Extracted data entries:
===

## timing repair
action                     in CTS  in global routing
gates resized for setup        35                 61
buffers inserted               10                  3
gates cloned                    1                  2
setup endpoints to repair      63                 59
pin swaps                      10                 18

===

TASK: The result consists of the line with "in global routing" through the last line of the entries above, repeated exactly and with nothing else.

COMPLETED EXERCISE:
action                     in CTS  in global routing
gates resized for setup        35                 61
buffers inserted               10                  3
gates cloned                    1                  2
setup endpoints to repair      63                 59
pin swaps                      10                 18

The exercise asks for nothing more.